The trust which runs Grantham Hospital is one of the lowest ranking trusts in the UK in terms of hitting key patient targets.
Hospital trusts across the UK have been assessed in three key areas – meeting targets for four-hour A&E waits, beginning cancer treatment within 62 days of an urgent GP referral and ensuring patients wait less than 18 weeks for planned operations and care.
The United Lincolnshire Hospitals NHS Trust (ULHT), which runs Grantham Hospital, ranks fourth from the bottom out of 134 trusts for A&E waits at 76.7 per cent (target 95 per cent); seventh from the bottom out of 135 trusts for cancer care at 71.3 per cent (target 85 per cent); and 87th out of 131 trusts for planned operation and care (target 92 per cent).
The data has been compiled by the BBC, which has launched an online tracker to allow people to see how their local service is performing and whether it is meeting national targets.

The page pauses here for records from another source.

Setup of v33:
Design conv_kernel, start of the top module:
module conv_kernel(
	clk,
	rst_n,
	clear,
	i_pixel,
	i_weight,
	o_pixel
);
clock: 10.8 ns
lec_check: 0
cap_margin: 20
core_margin: 2
core_utilization: 69
cts_cluster_diameter: 250
cts_cluster_size: 48
max_routing_layer: met4
slew_margin: 20
run.sh (not shown) runs the stock make flow with config.mk's settings and CLKGATE_MAP_FILE=.
The layout from v33, despite a flow that completed every stage, fails the layout checks, with the failing checks listed as setup timing.
[inputs] v54 vs v33
- PLACE_DENSITY now 0.65, previously not set
- CORE_UTILIZATION now 72, was 69
- SETUP_SLACK_MARGIN now -0.76, previously not set
Notes after the runs:
Ran to the end and failed final checks on setup timing: v54. Between v54 and v33, cell count is higher for v33, v54 comes in under that. Critical path launch point: add_a[23] -> v54, add_a[21] -> v33. Vertical extent of the die ends up higher on v33. | met1 global-route usage | v54 vs v33 | ≈ equal |. [compare] base=v33 new=v54: routed wire length dropped 34000 um; critical path depth climbed 1; number of I/O pins barely changed; non-clock buffer count dropped 99; count of vias placed by the detailed router dropped 11%.
Input-level comparison between v51 and v54:
- swapping 72 for 40 in CORE_UTILIZATION
- clearing MAX_ROUTING_LAYER, which used to be met4
- clearing CTS_CLUSTER_SIZE, which used to be 48
- clearing PLACE_DENSITY, which used to be 0.65
- clearing SETUP_SLACK_MARGIN, which used to be -0.76
- clearing CTS_CLUSTER_DIAMETER, which used to be 250
- swapping 10.8 for 11.8 in the clock period (ns, I/O delays scaled along)
--- outcome ---
Having completed the whole flow, v51 delivered a layout that passed the timing, design-rule and antenna checks.
Setup slack: v51 more than v54
On global-route usage over all layers, the lower figure sits with v51, not v54.
Global-route wire length before repair: v51 > v54
Between v51 and v54, the difference in post-synthesis to final-layout area growth is negligible.
| cell area after layout | v51 vs v54 | ≈ equal |
Input changes introduced in v32 (baseline for comparison: v51):
- changing CORE_UTILIZATION from 40 to 72
- setting CTS_CLUSTER_SIZE to 39 for the first time
- setting PLACE_DENSITY_LB_ADDON to 0.01 for the first time
- setting SETUP_SLACK_MARGIN to 0.75 for the first time
- changing the clock period (ns, I/O delays scaled along) from 11.8 to 8.09
==> comparison <==
Looking at total placed instance area, v32 sits above v51.
On multiplexer area fraction after synthesis, v51 tracks v32 almost exactly.
Area of the core region, v32 and v51, lower one = v32.
FAIL v32 @ clock tree synthesis (4_1_cts): tool exited with error
Design FIFO, start of the top module:
module FIFO(clk, rst, wr_en, rd_en, buf_in, buf_out, buf_empty, buf_full, fifo_counter);
input clk, rst, wr_en, rd_en;
input [7:0] buf_in;
output [7:0] buf_out;
output buf_empty, buf_full;
output [6:0] fifo_counter;
reg [7:0] buf_out;
reg buf_empty, buf_full;
reg [6:0] fifo_counter;
reg [5:0] rd_ptr, wr_ptr;
reg [7:0] buf_mem[63:0];
always@ (fifo_counter) begin
    buf_empty = (fifo_counter == 0);  
    buf_full = (fifo_counter == 64);  
end
always @(posedge clk or posedge rst) begin
    if( rst )  
        fifo_counter <= 0;
    else if((!buf_full && wr_en) && (!buf_empty && rd_en))  
        fifo_counter <= fifo_counter;
    else if (!buf_full && wr_en)  
        fifo_counter <= fifo_counter + 1;
    else if (!buf_empty && rd_en)  
        fifo_counter <= fifo_counter - 1;
    else  
        fifo_counter <= fifo_counter;
end
always @(posedge clk or posedge rst) begin
    if (rst)  
        buf_out <= 0;
    else begin
        if (rd_en && !buf_empty)
            buf_out <= buf_mem[rd_ptr];
        else  
            buf_out <= buf_out;
    end
end
always @(posedge clk) begin
    if (!buf_full && wr_en)
        buf_mem[wr_ptr] <= buf_in;
    else
        buf_mem[wr_ptr] <= buf_mem[wr_ptr];
end
always @(posedge clk or posedge rst) begin
    if(rst) begin
        wr_ptr <= 0;
        rd_ptr <= 0;
    end
    else begin
        if (!buf_full && wr_en)  
            wr_ptr <= wr_ptr + 1;
        else  
            wr_ptr <= wr_ptr;
        if (!buf_empty && rd_en)  
            rd_ptr <= rd_ptr + 1;
        else  
            rd_ptr <= rd_ptr;               
    end
end
endmodule
Size in the first run: roughly 2100 cells after synthesis, about 540 flip-flops, ~23000 um^2 of cells after synthesis.
clock: 2.07 ns
lec_check: 0
abc_area: 1
cap_margin: 20
cell_pad_in_sites_global_placement: 0
core_aspect_ratio: 0.98
core_margin: 2
core_utilization: 72
cts_cluster_diameter: 349
cts_cluster_size: 14
gpl_timing_driven: 1
max_routing_layer: met4
place_density_lb_addon: 0.08
setup_slack_margin: 0.07
slew_margin: 25
tns_end_percent: 60
run.sh (not shown) runs the stock make flow with config.mk's settings and CLKGATE_MAP_FILE=.
The first run reached the layout checks and failed them: setup timing.
## ahb_to_apb_bridge
module ahb_to_apb_bridge
#(
        parameter AHB_AW = 32,
        parameter APB_AW = 32,
        parameter AHB_DW = 32,
        parameter APB_DW = 8,
        parameter FIFO_SIZE = 8
)
(
        HCLK,        
        HRESETn,     
        HADDR,       
        HSIZE,       
        HWDATA,      
        HWRITE,      
        HRDATA,      
        HREADY,      
        HRESP,       
        HSELAPB,     
        PADDR,       
        PSEL,        
        PENABLE,     
        PWRITE,      
        PWDATA,      
        PRDATA,      
        PREADY,      
        PSLVERR      
);
clock: 2.9 ns
lec_check: 0
cap_margin: 35
core_margin: 2
core_utilization: 72
cts_cluster_diameter: 93
hold_slack_margin: -0.09
place_density: 0.64
setup_slack_margin: -0.27
slew_margin: 20
run.sh (not shown) runs the stock make flow with config.mk's settings and CLKGATE_MAP_FILE=.
The first run produced a layout that fails on setup timing.
Change:
Settings changed: CAP_MARGIN 35 to 20, CORE_UTILIZATION 72 to 66, CTS_CLUSTER_DIAMETER 93 to unset, HOLD_SLACK_MARGIN -0.09 to unset, PLACE_DENSITY 0.64 to unset, SETUP_SLACK_MARGIN -0.27 to unset.
Effect: The changed run ran to the end with violations: setup timing; wire length shrinks by 5.6%; total power decreases by 0.51%; cell area grows by 2.1%; die size rises by 8.9%; sequential share of layout area went down by 1.2 points; via count drops by 2.4%; setup slack gets better by 0.044 ns; clock power came out higher by about 0.7%; core utilization fell by 5.6 points.


Starting RTL as in the previous note.
export LEC_CHECK = 0
export ABC_AREA = 1
export CAP_MARGIN = 20
export CORE_MARGIN = 2
export CORE_UTILIZATION = 40
export GPL_TIMING_DRIVEN = 0
export SLEW_MARGIN = 20
create_clock -name core_clock -period 6.0 [get_ports {HCLK}]
The baseline finished clean.
Rerun with:
Settings changed: ABC_AREA 1 to unset, CORE_UTILIZATION 40 to 34, GPL_TIMING_DRIVEN 0 to unset.
Clock period 6.0 ns to 5.23 ns, I/O delays scaled along.
First-iteration DRC count came out lower by well over a third.
Global-route usage goes down by 8.4 points.
Sequential share of layout area rises by 3.7 points.
Worst hold slack improves by 0.0059 ns.
Rerun with:
Settings changed: ABC_AREA set to 1, CORE_UTILIZATION 34 to 72, TNS_END_PERCENT set to 10.
Clock period 5.23 ns to 2.9 ns, I/O delays scaled along.
The changed run completed, yet does not pass: negative setup slack. Power increases to 2.8 times its value. Non-clock buffer count increases by 79. Synthesized cell count increases by 81%. Clock skew increases by 0.011 ns. Synthesized area increases by 4.9%. Design area increases by 5.6%. Via count increases by 59%.


ahb_to_apb_bridge again, from the RTL that the note above started with.
make LEC_CHECK=0 ABC_AREA=1 CAP_MARGIN=20 CELL_PAD_IN_SITES_GLOBAL_PLACEMENT=2 CORE_ASPECT_RATIO=1.44 CORE_MARGIN=9 CORE_UTILIZATION=49 CTS_CLUSTER_DIAMETER=42 CTS_CLUSTER_SIZE=29 MAX_ROUTING_LAYER=met4 PLACE_DENSITY_LB_ADDON=0.26 SLEW_MARGIN=20 finish   # period 6.94 ns
The starting point finished with timing, DRC and antenna clean.
Edit:
--- a/flow/config.mk
+++ b/flow/config.mk
@@ -9,6 +9,6 @@
 export CAP_MARGIN = 20
-export CELL_PAD_IN_SITES_GLOBAL_PLACEMENT = 2
-export CORE_ASPECT_RATIO = 1.44
-export CORE_MARGIN = 9
-export CORE_UTILIZATION = 49
+export CELL_PAD_IN_SITES_GLOBAL_PLACEMENT = 0
+export CORE_ASPECT_RATIO = 0.87
+export CORE_MARGIN = 3
+export CORE_UTILIZATION = 72
 export CTS_CLUSTER_DIAMETER = 42
==> flow/constraint.sdc (replaced) <==
create_clock -name core_clock -period 2.91 [get_ports {HCLK}]
set_input_delay 0.5820 -clock core_clock [delete_from_list [all_inputs] [get_ports {HCLK}]]
set_output_delay 0.5820 -clock core_clock [all_outputs]
set_load 0.01 [all_outputs]
This time the run reached the layout checks and failed them: setup timing.
Utilization came out higher by 31 points.
Non-clock buffer count came out higher by 86.
Final area came out higher by a few percent.
Setup slack degrades by 2.3 ns.
Final cell count came out lower by a few percent.
Routed wire length came out higher by a quarter to a third.
Edit:
==> flow/config.mk (replaced) <==
export PLATFORM = sky130hd
export DESIGN_NAME = ahb_to_apb_bridge
export DESIGN_NICKNAME = ahb_to_apb_bridge
export VERILOG_FILES = /design/flow/design.v
export SDC_FILE = /design/flow/constraint.sdc
export NUM_CORES = 4
export LEC_CHECK = 0
export CAP_MARGIN = 20
export CORE_MARGIN = 2
export CORE_UTILIZATION = 40
export SLEW_MARGIN = 20
==> flow/constraint.sdc (replaced) <==
create_clock -name core_clock -period 6.0 [get_ports {HCLK}]
set_input_delay 1.2000 -clock core_clock [delete_from_list [all_inputs] [get_ports {HCLK}]]
set_output_delay 1.2000 -clock core_clock [all_outputs]
set_load 0.01 [all_outputs]
After rerunning: The new run completed with no timing, DRC or antenna violations; utilization went down by 41 points; worst setup slack improves by 1.4 ns; routed wire length went down by 38%; final cell count went down by 24%; count of clock-buffer cells in the layout went up by 39; area after synthesis went down by 4.7%; die size went up by 67%; power went down by 70%.
Edit:
--- a/flow/config.mk
+++ b/flow/config.mk
@@ -7,2 +7,3 @@
 export LEC_CHECK = 0
+export ABC_AREA = 1
 export CAP_MARGIN = 20
@@ -10,2 +11,4 @@
 export CORE_UTILIZATION = 40
-export SLEW_MARGIN = 20
+export GPL_TIMING_DRIVEN = 1
+export HOLD_SLACK_MARGIN = 0.09
+export SLEW_MARGIN = 40
Clock power rose by 5.7%. Via count rose by 40%. Hold slack is worse by 0.020 ns. Area after synthesis rose by 4.9%. First-iteration DRC count rose by 71%. Global-route usage rose by 3.1 points. Count of clock-buffer cells in the layout fell by 6. Sequential cell count is unchanged.


== run A ==
ahb_to_apb_bridge again, from the RTL that the note above started with.
// ahb_to_apb_bridge
module ahb_to_apb_bridge
#(
        parameter AHB_AW = 32,
        parameter APB_AW = 32,
        parameter AHB_DW = 32,
        parameter APB_DW = 8,
        parameter FIFO_SIZE = 8
)
(
        HCLK,        
        HRESETn,     
        HADDR,       
        HSIZE,       
        HWDATA,      
        HWRITE,      
        HRDATA,      
        HREADY,      
        HRESP,       
        HSELAPB,     
        PADDR,       
        PSEL,        
        PENABLE,     
        PWRITE,      
        PWDATA,      
        PRDATA,      
        PREADY,      
        PSLVERR      
);
localparam RATIO = AHB_DW / APB_DW;
input                   HCLK;
input                   HRESETn;
input [(AHB_AW-1):0]    HADDR;
input [2:0]             HSIZE;
input [(AHB_DW-1):0]    HWDATA;
input                   HWRITE;
input                   HSELAPB;
output [(AHB_DW-1):0]   HRDATA;
output                  HREADY;
output                  HRESP;
input [(APB_DW-1):0]    PRDATA;
input                   PREADY;
input                   PSLVERR;
output [(APB_AW-1):0]   PADDR;
output                  PSEL;
output                  PENABLE;
output                  PWRITE;
output [(APB_DW-1):0]   PWDATA;
wire                    w_hwrite_ahb_to_apb;
wire [AHB_DW - 1 : 0]   w_hrdata_apb_to_ahb;
  ...
make LEC_CHECK=0 ABC_AREA=0 CAP_MARGIN=20 CELL_PAD_IN_SITES_GLOBAL_PLACEMENT=0 CORE_ASPECT_RATIO=1.44 CORE_MARGIN=9 CORE_UTILIZATION=72 CTS_CLUSTER_DIAMETER=42 CTS_CLUSTER_SIZE=29 MAX_ROUTING_LAYER=met4 PLACE_DENSITY_LB_ADDON=0.25 SLEW_MARGIN=20 finish   # period 8.84 ns
Run A: full flow OK, the timing, DRC and antenna checks passed
Edits applied to the flow inputs when going from run A to run B:
- CORE_ASPECT_RATIO: 1.44 -> 0.87
- PLACE_DENSITY_LB_ADDON: 0.25 -> unset
- SETUP_SLACK_MARGIN: unset -> 0.84
- PLACE_DENSITY: unset -> 0.64
- CAP_MARGIN: 20 -> 0
- CORE_MARGIN: 9 -> 2
- ABC_AREA: 0 -> 1
- the clock period (ns, I/O delays scaled along): 8.84 -> 2.91
==> results <==
- Run B had finished all stages when the layout checks came back failing, citing negative setup slack.
- Number of gates resized after cts: run B vs run A up 211
- Global-route wire length before repair on run B is up relative to run A.
- Against run A, run B reports a synthesized net count that is higher.
- In run B relative to run A, via count had gone up by more than half.
- Growth of design area from synthesis to finish | run B above run A
- Run B against run A: logic area has increased, area of the core has increased.
- Per the comparison of run B with run A, power went up; count of clock-buffer cells in the layout climbed 18; final period utilization rose 48 points.
- Relative to run A, final worst slack has decreased by 3170 ps in run B.
Edits applied to the flow inputs when going from run B to run C:
- ABC_AREA: 1 -> unset
- CTS_CLUSTER_SIZE: 29 -> unset
- HOLD_SLACK_MARGIN: unset -> -0.09
- MAX_ROUTING_LAYER: met4 -> unset
- SETUP_SLACK_MARGIN: 0.84 -> -0.27
- PLACE_DENSITY: 0.64 -> unset
- CELL_PAD_IN_SITES_GLOBAL_PLACEMENT: 0 -> unset
- CTS_CLUSTER_DIAMETER: 42 -> 93
- CORE_ASPECT_RATIO: 0.87 -> unset
- the clock period (ns, I/O delays scaled along): 2.91 -> 2.9
==> comparison <==
Relative to run B, setup slack on the worst flop-to-flop path decreased by 110 ps in run C.
Comparing run C against run B, there is no change at all in count of boundary I/O pins.
Diff run B -> run C | count of non-CTS inverters in the layout | decrease of 98
Compared with run B, run C shows a sequential cell fraction of total power that is 17 points higher.
Post-CTS setup-driven buffer insertion count ended up 9 lower on run C than on run B.
Per the comparison of run C with run B, placed cell count down about 36%; period utilization up 6.5 points.
Run C ends up with lower final area than run B does.
Taking run B as the reference point, the chip area in the Yosys report of run C falls by 4.7%.
Routed wire in run C totals less than in run B.
The final reports for run C and run B show post-layout worst setup margin lower in the former.
Every stage of run C finished as expected; the final checks, on the other hand, flagged negative setup slack, which means the layout fails.
For run D, these inputs were changed with respect to run C:
- CTS_CLUSTER_SIZE newly set to 31
- CTS_CLUSTER_DIAMETER changed from 93 to 352
- CAP_MARGIN changed from 0 to 20
- HOLD_SLACK_MARGIN removed (was -0.09)
- SETUP_SLACK_MARGIN changed from -0.27 to 0.84
- CORE_ASPECT_RATIO newly set to 0.71
- PLACE_DENSITY_LB_ADDON newly set to 0.07
Findings:
- Status: run D FAILED at clock tree synthesis (tool error)
- Changes observed in run D relative to run C: die size was more or less identical, horizontal extent of the die grew by 18%, HPWL after detailed placement went up 2.2 mm.
- Total instance count after detailed placement up 42 in run D wrt run C


ahb_to_apb_bridge again, from the RTL that the note above started with.
// ahb_to_apb_bridge
module ahb_to_apb_bridge
#(
        parameter AHB_AW = 32,
        parameter APB_AW = 32,
        parameter AHB_DW = 32,
        parameter APB_DW = 8,
        parameter FIFO_SIZE = 8
)
(
        HCLK,        
        HRESETn,     
        HADDR,       
        HSIZE,       
        HWDATA,      
        HWRITE,      
        HRDATA,      
        HREADY,      
        HRESP,       
        HSELAPB,     
        PADDR,       
        PSEL,        
        PENABLE,     
        PWRITE,      
        PWDATA,      
        PRDATA,      
        PREADY,      
        PSLVERR      
);
make LEC_CHECK=0 ABC_AREA=1 CAP_MARGIN=20 CORE_ASPECT_RATIO=1.33 CORE_MARGIN=2 CORE_UTILIZATION=72 CTS_CLUSTER_DIAMETER=345 CTS_CLUSTER_SIZE=10 HOLD_SLACK_MARGIN=0.29 PLACE_DENSITY=0.42 SLEW_MARGIN=20 finish   # period 2.37 ns
The starting point ended with an error in global routing, error ODB-0269.
==> next run, changes <==
- CTS_CLUSTER_SIZE: 10 -> not set
- HOLD_SLACK_MARGIN: 0.29 -> not set
After rerunning: Now the flow ran to the end with violations: negative setup slack; area after synthesis stays the same; die size is unchanged; synthesized cell count stays the same.
==> next run, changes <==
- CORE_ASPECT_RATIO: 1.33 -> 0.5
- CTS_CLUSTER_DIAMETER: 345 -> not set
- CTS_CLUSTER_SIZE: not set -> 10
- SLEW_MARGIN: 20 -> 30
- TNS_END_PERCENT: not set -> 10
- clock period: 2.37 -> 2.9 ns (I/O delays scaled with it)
The changed run finished with negative setup slack left; count of clock-buffer cells in the layout goes up by 40; area after synthesis is unchanged; final cell count goes down slightly; clock power goes down by about a fifth; core utilization goes down by 3.3 points.


== exp/willow ==
ahb_to_apb_bridge again, from the RTL that the note above started with.
Design ahb_to_apb_bridge, start of the top module:
module ahb_to_apb_bridge
#(
        parameter AHB_AW = 32,
        parameter APB_AW = 32,
        parameter AHB_DW = 32,
        parameter APB_DW = 8,
        parameter FIFO_SIZE = 8
)
(
        HCLK,        
        HRESETn,     
        HADDR,       
        HSIZE,       
        HWDATA,      
        HWRITE,      
        HRDATA,      
        HREADY,      
        HRESP,       
        HSELAPB,     
        PADDR,       
        PSEL,        
        PENABLE,     
        PWRITE,      
        PWDATA,      
        PRDATA,      
        PREADY,      
        PSLVERR      
);
localparam RATIO = AHB_DW / APB_DW;
input                   HCLK;
input                   HRESETn;
input [(AHB_AW-1):0]    HADDR;
input [2:0]             HSIZE;
input [(AHB_DW-1):0]    HWDATA;
input                   HWRITE;
input                   HSELAPB;
output [(AHB_DW-1):0]   HRDATA;
output                  HREADY;
output                  HRESP;
input [(APB_DW-1):0]    PRDATA;
input                   PREADY;
input                   PSLVERR;
output [(APB_AW-1):0]   PADDR;
output                  PSEL;
output                  PENABLE;
output                  PWRITE;
output [(APB_DW-1):0]   PWDATA;
wire                    w_hwrite_ahb_to_apb;
wire [AHB_DW - 1 : 0]   w_hrdata_apb_to_ahb;
wire [AHB_AW - 1 : 0]   w_haddr;
wire [2:0]              w_hsize;
wire                    w_hready;
wire                    w_fifo_empty;
wire                    w_fifo_full;
wire [AHB_DW - 1 : 0]   w_hrdata_hrdata_r_to_ahb;
wire                    w_hresp_apb_to_ahb;
wire                    w_read_transfer_ahb_to_internal_logic;
wire                    w_write_transfer_ahb_to_fifo;
wire [AHB_AW - 1 : 0]   w_haddr_fifo_to_internal_logic;
wire [AHB_DW - 1 : 0]   w_hwdata_fifo_to_apb;
wire [2:0]              w_hsize_fifo_to_internal_logic;
wire [AHB_AW - 1 : 0]   w_haddr_internal_logic_to_apb;
wire [2:0]              w_hsize_internal_logic_to_apb;
wire                    w_start_transfer_internal_logic_to_apb;
wire [RATIO - 1 : 0]    w_load_apb_to_hrdata_r;
ahb #(
        .AHB_AW(AHB_AW),
        .AHB_DW(AHB_DW),
        .APB_DW(APB_DW))
AHB (
        .HCLK(HCLK),
        .HRESETn(HRESETn),
        .i_HADDR(HADDR),
        .o_HADDR(w_haddr),
  ...
export LEC_CHECK = 0
export CAP_MARGIN = 20
export CORE_MARGIN = 2
export CORE_UTILIZATION = 40
export SETUP_SLACK_MARGIN = -0.49
export SLEW_MARGIN = 20
create_clock -name core_clock -period 5.23 [get_ports {HCLK}]
exp/willow went all the way through synthesis, placement and routing and the layout is clean on timing, DRC and antenna.
The following lists how exp/maple was set up differently from exp/willow:
-- flow/config.mk --
<<< exp/willow, line 8
>>> exp/maple, line 8
export ABC_AREA = 1
<<< exp/willow, line 10
export CORE_UTILIZATION = 40
export SETUP_SLACK_MARGIN = -0.49
>>> exp/maple, line 11
export CORE_UTILIZATION = 72
export PLACE_DENSITY = 0.42
==> flow/constraint.sdc <==
create_clock -name core_clock -period 2.77 [get_ports {HCLK}]
set_input_delay 0.5540 -clock core_clock [delete_from_list [all_inputs] [get_ports {HCLK}]]
set_output_delay 0.5540 -clock core_clock [all_outputs]
set_load 0.01 [all_outputs]
--- outcome ---
exp/willow closes out successfully: all stages finished, all timing, DRC and antenna checks passed. exp/maple finished all stages; however, its layout fails the closing checks, the failures being negative setup slack. Utilization (lower): exp/willow. Changes observed in exp/maple relative to exp/willow: setup slack after layout went down, count of hold buffers inserted by post-cts repair went up, tally of non-filler cells in the final layout went up, clock network fraction of design power went down. The die of exp/maple is smaller than the one used in exp/willow. Compared with exp/willow, yosys-reported design area after synthesis in exp/maple increased by a few percent. | met2 wire length | exp/maple vs exp/willow | about 56% higher |.
Edits applied to the flow inputs when going from exp/maple to exp/juniper:
-- flow/config.mk --
<<< exp/maple, line 8
export ABC_AREA = 1
>>> exp/juniper, line 8
<<< exp/maple, line 12
export PLACE_DENSITY = 0.42
>>> exp/juniper, line 11
export HOLD_SLACK_MARGIN = -0.08
export SETUP_SLACK_MARGIN = -0.35
==> flow/constraint.sdc <==
create_clock -name core_clock -period 4.19 [get_ports {HCLK}]
set_input_delay 0.8380 -clock core_clock [delete_from_list [all_inputs] [get_ports {HCLK}]]
set_output_delay 0.8380 -clock core_clock [all_outputs]
set_load 0.01 [all_outputs]
--- outcome ---
- The final report for exp/juniper shows a completed flow and a layout that fails verification, specifically negative setup slack.
- In exp/juniper, the setup violation total in the final timing report came out 553 below the value in exp/maple.
- exp/juniper vs exp/maple, instance count: exp/juniper lower
- exp/juniper vs. exp/maple: period utilization lost 25 points, hold buffer count at CTS lost 1, xor-xnor portion of the synthesized cell area picked up an extra 0.86 points, smallest hold slack lost 180 ps.
> inputs changed (exp/juniper -> exp/ember)
-- flow/config.mk --
<<< exp/juniper, line 10
export CORE_UTILIZATION = 72
export HOLD_SLACK_MARGIN = -0.08
export SETUP_SLACK_MARGIN = -0.35
>>> exp/ember, line 10
export CORE_UTILIZATION = 40
==> flow/constraint.sdc <==
create_clock -name core_clock -period 5.23 [get_ports {HCLK}]
set_input_delay 1.0460 -clock core_clock [delete_from_list [all_inputs] [get_ports {HCLK}]]
set_output_delay 1.0460 -clock core_clock [all_outputs]
set_load 0.01 [all_outputs]
==> comparison <==
exp/ember completed; timing, DRC and antenna clean
Against exp/juniper, exp/ember reports a floorplan die height that is higher.
Taking exp/juniper as the reference, in exp/ember final non-filler cell area rose by about 2%; global-route wire length before repair saw little to no change; worst setup slack after layout went up 640 ps; final standard cell utilization of the core went down 37 points.
Of exp/ember and exp/juniper, it is exp/ember that has the lower global routing usage summed across all routing layers.
Diff exp/juniper -> exp/ember | non-clock buffer count | down by a few percent
Compared with exp/juniper, worst-case vdd ir drop in exp/ember decreased by more than a quarter.
Power and IR drop assume default switching activity.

It shows ULHT is far from alone in missing these three key targets – all but one hospital (run by Luton and Dunstable NHS Trust) across England, Wales and Northern Ireland have missed their targets.
This national picture shows how the NHS is struggling to cope. Four years ago hospital trusts across England were meeting targets 86 per cent of the time – but in the last year it has missed every single monthly target.
A shortage of doctors is a key concern nationally. This shortage of staff has also been blamed by ULHT for the overnight closure of Grantham’s A&E, which came into force in August last year.
The Journal is awaiting a statement from ULHT.